Ion Channels in Nerve Signals

When you smell a flower and know that it is a rose, or touch a hot object and immediately pull your hand away, nerves from your nose and hands use the release of ions to send signals to your brain and relay back the appropriate response. Nerve cells ready themselves for sending a signal by concentrating potassium ions inside and selectively pumping sodium ions out. This creates a difference in electrical potential across the cell membrane. To send a signal, sodium channels along the nerve open, allowing sodium to enter and reducing the voltage across the membrane. Potassium channels then open, letting the potassium ions out and re-establishing the original voltage. Other channels and pumps later reset the distribution of sodium and potassium ions inside and outside the cell. By clever design, both of these channels are sensitive to the voltage across the membrane, opening when the voltage changes.
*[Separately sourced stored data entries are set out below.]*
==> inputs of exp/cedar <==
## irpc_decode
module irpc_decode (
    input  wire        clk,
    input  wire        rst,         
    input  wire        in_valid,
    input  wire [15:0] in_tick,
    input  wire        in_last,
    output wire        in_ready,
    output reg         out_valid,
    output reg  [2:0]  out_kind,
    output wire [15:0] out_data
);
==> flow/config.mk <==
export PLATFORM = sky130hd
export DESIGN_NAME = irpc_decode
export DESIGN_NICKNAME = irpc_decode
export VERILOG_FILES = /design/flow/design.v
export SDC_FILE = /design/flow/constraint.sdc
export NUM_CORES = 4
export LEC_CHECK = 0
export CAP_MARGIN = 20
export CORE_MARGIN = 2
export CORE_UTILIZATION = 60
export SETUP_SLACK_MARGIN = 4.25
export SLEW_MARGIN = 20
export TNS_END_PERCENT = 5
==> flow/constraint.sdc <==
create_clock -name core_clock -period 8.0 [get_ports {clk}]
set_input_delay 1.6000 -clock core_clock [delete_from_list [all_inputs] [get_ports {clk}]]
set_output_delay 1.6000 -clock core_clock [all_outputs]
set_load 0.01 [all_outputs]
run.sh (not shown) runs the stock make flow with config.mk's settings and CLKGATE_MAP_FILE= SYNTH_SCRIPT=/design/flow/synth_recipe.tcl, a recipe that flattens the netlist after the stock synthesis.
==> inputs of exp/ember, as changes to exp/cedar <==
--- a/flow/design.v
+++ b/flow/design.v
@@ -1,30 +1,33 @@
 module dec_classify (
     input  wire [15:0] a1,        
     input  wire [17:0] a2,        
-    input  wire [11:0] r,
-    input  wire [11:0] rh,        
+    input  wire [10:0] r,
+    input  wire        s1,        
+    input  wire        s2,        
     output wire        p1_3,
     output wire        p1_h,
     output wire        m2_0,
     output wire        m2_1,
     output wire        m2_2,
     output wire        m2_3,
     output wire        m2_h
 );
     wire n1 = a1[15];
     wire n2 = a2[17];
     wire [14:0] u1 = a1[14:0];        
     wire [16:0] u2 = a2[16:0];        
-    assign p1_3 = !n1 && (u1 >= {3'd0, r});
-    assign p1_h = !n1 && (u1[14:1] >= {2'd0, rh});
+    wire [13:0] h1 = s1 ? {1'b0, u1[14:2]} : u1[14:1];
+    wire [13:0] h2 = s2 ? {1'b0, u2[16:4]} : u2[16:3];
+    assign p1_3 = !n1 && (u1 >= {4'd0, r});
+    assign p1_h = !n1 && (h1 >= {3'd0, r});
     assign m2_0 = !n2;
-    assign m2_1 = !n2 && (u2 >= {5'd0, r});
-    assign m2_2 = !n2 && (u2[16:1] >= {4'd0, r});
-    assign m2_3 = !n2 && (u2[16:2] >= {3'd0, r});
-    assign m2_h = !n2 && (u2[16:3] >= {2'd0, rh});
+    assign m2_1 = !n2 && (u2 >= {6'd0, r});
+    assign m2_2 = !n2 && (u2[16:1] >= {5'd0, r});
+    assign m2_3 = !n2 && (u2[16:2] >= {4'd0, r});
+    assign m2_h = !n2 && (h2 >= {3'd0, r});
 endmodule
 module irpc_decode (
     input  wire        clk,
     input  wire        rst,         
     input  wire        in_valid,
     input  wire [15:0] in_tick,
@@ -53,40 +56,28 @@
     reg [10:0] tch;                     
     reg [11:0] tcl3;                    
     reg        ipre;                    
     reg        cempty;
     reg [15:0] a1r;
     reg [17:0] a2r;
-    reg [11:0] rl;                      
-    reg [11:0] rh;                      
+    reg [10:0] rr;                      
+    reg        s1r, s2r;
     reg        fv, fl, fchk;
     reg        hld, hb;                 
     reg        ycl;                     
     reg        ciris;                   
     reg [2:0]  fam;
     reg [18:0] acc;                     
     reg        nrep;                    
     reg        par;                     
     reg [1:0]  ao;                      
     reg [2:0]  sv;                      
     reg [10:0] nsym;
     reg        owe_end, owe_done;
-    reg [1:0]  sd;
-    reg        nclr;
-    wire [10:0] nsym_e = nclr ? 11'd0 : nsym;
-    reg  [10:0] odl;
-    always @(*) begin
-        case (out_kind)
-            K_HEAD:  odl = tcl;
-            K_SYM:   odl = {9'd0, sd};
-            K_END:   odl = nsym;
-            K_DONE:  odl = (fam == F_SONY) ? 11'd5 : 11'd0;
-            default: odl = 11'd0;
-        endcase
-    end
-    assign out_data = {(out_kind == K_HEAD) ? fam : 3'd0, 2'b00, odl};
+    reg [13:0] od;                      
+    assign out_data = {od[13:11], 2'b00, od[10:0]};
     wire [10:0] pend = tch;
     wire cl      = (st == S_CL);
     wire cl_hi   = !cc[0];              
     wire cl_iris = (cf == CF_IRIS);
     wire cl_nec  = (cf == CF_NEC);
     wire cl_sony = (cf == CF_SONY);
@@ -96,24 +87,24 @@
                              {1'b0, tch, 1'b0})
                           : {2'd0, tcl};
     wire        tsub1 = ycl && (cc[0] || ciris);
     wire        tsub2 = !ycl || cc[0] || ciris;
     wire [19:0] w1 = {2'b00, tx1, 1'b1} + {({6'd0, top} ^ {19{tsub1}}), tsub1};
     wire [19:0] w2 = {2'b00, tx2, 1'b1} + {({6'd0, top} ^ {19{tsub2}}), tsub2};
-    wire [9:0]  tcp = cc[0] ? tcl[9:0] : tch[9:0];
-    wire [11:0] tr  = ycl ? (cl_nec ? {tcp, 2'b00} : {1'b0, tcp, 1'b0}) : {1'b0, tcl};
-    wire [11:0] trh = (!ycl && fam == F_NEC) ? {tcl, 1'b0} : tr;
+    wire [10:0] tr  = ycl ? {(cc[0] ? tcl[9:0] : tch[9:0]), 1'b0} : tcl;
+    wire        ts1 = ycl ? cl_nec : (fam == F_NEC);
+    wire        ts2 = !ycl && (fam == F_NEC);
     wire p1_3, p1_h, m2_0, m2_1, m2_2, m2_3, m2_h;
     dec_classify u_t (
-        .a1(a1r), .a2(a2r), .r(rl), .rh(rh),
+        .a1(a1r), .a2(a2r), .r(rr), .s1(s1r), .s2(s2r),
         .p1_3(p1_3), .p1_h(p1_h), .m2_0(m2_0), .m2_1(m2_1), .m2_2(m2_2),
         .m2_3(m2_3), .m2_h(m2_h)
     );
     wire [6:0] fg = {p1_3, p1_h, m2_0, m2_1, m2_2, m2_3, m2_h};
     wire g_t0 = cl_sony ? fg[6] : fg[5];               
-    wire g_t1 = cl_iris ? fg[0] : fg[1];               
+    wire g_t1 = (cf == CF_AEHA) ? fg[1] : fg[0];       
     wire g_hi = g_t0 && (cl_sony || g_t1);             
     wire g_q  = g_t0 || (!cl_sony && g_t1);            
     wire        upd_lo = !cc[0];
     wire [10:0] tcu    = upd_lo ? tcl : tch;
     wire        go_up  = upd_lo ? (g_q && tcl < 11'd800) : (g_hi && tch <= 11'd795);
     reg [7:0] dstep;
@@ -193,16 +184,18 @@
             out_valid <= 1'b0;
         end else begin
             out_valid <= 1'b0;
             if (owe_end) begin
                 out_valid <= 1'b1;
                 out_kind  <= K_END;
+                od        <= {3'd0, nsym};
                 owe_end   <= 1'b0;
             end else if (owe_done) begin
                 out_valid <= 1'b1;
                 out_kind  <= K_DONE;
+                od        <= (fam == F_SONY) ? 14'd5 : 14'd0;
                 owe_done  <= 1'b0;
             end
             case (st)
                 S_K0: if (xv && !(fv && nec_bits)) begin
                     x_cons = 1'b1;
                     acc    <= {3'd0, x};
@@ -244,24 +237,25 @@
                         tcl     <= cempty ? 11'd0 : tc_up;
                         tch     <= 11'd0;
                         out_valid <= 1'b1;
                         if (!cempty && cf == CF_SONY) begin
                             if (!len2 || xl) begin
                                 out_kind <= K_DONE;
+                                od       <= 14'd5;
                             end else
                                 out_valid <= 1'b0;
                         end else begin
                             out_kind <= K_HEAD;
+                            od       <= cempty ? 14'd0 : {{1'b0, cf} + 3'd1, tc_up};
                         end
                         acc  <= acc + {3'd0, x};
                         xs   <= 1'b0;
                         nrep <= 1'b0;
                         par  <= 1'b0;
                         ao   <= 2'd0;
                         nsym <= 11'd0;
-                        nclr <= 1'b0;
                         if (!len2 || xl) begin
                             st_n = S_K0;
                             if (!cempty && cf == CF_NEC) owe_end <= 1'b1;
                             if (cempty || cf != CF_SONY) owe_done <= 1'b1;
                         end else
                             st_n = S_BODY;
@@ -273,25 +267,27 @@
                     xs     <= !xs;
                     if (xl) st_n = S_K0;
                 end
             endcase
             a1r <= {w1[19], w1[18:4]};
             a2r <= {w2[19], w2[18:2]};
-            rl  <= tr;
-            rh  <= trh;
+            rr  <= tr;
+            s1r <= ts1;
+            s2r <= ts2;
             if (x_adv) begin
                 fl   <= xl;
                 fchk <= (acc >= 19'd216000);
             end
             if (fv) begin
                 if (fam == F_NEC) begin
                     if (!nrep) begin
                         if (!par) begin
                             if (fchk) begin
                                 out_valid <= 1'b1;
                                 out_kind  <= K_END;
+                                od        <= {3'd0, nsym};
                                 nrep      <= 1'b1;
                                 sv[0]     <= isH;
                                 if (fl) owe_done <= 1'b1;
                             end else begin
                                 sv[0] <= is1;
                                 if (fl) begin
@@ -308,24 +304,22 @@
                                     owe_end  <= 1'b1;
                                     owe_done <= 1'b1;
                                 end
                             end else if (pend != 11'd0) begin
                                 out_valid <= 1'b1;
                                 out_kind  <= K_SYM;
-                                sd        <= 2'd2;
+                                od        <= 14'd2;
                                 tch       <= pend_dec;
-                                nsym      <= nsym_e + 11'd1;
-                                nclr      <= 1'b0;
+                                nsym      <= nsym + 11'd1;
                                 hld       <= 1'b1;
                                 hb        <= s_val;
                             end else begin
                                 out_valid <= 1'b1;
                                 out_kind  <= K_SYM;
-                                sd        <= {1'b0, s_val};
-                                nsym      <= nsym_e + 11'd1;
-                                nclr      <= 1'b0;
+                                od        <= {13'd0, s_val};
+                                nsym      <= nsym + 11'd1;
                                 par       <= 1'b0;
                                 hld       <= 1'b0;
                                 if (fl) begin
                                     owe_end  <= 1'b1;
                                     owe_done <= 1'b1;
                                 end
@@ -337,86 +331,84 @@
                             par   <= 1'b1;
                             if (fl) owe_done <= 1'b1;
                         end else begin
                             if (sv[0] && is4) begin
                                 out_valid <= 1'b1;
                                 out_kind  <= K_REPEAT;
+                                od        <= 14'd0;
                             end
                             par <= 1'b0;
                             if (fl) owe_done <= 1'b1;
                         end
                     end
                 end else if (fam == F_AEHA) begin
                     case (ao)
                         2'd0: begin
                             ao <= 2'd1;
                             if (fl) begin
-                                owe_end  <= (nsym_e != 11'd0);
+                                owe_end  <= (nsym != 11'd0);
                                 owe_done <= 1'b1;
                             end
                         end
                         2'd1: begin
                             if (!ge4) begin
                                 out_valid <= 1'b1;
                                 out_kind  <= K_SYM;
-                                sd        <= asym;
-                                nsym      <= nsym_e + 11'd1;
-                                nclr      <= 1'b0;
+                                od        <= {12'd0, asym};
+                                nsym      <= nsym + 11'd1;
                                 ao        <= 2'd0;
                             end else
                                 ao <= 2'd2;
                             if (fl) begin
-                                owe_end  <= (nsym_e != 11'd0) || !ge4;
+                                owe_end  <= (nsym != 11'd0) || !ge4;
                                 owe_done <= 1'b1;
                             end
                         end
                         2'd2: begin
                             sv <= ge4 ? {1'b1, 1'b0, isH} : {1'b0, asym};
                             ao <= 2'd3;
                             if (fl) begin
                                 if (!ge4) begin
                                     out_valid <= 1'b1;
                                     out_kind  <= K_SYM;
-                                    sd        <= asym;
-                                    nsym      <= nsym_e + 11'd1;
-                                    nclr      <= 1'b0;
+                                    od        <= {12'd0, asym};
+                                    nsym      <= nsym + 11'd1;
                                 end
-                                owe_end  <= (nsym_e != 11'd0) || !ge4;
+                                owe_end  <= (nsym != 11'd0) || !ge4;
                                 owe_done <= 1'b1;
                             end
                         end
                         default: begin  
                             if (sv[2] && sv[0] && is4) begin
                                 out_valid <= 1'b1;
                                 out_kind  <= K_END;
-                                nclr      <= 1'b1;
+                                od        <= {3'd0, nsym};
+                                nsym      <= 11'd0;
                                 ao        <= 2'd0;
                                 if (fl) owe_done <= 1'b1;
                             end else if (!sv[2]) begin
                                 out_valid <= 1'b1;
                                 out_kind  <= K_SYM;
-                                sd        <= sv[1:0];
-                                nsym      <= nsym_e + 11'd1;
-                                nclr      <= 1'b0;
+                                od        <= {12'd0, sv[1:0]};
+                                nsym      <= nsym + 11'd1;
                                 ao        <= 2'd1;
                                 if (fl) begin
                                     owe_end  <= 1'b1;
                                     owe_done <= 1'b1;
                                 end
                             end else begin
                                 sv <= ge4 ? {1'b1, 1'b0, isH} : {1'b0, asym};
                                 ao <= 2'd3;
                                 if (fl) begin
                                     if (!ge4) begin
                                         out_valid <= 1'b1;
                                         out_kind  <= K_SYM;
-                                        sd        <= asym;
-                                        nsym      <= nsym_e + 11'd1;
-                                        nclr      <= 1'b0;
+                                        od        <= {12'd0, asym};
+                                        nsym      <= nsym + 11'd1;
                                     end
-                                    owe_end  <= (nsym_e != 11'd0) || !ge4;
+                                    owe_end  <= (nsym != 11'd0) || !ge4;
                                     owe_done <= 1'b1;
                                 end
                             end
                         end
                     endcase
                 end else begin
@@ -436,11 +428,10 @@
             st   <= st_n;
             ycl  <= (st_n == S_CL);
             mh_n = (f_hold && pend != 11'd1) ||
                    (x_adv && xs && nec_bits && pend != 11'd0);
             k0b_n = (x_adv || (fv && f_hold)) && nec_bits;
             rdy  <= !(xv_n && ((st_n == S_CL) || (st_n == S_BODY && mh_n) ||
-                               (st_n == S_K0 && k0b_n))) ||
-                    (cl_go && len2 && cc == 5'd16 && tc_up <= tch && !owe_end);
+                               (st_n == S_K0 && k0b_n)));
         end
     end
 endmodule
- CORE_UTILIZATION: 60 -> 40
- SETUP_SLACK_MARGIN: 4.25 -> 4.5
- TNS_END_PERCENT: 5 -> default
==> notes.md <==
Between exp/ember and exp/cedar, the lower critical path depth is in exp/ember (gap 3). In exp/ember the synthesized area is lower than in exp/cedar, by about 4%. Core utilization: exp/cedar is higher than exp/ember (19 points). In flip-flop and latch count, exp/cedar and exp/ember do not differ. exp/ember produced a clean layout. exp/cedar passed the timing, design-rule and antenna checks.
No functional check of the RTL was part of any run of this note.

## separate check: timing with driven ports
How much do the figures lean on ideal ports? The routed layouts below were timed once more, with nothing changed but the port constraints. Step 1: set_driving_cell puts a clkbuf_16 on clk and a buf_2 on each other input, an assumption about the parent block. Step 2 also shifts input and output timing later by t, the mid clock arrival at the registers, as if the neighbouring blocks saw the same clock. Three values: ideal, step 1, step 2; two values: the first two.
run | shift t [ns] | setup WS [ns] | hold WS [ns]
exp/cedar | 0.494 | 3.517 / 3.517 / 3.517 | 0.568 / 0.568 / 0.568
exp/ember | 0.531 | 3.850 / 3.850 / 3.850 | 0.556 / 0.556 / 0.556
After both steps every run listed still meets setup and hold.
So, when the channels are opened at one end of a nerve cell, the flow of ions there instantly triggers channels further down the membrane to open. The result is a wave of channels opening that rushes down the nerve cell, carrying the nerve signal to the end.

Potassium Channels

Potassium channels are designed to allow the flow of potassium ions across the membrane, but to block the flow of other ions--in particular, sodium ions. These channels are typically composed of two parts: the filter, which selects and allows potassium but not sodium to pass, and the gate, which opens and closes the channel based on environmental signals. The structure shown here, from PDB entry 1bl8 , shows the filter portion of a bacterial potassium channel. It is comprised of four identical protein molecules that span the width of the membrane, forming a selective pore down the center. Potassium ions, shown in green, flow freely through it, at rates of up to one hundred million ions per second. But it is also remarkably selective--it allows only one sodium ion to pass for every ten thousand potassium ions. Crystallographic structures of this channel have revealed how this is accomplished.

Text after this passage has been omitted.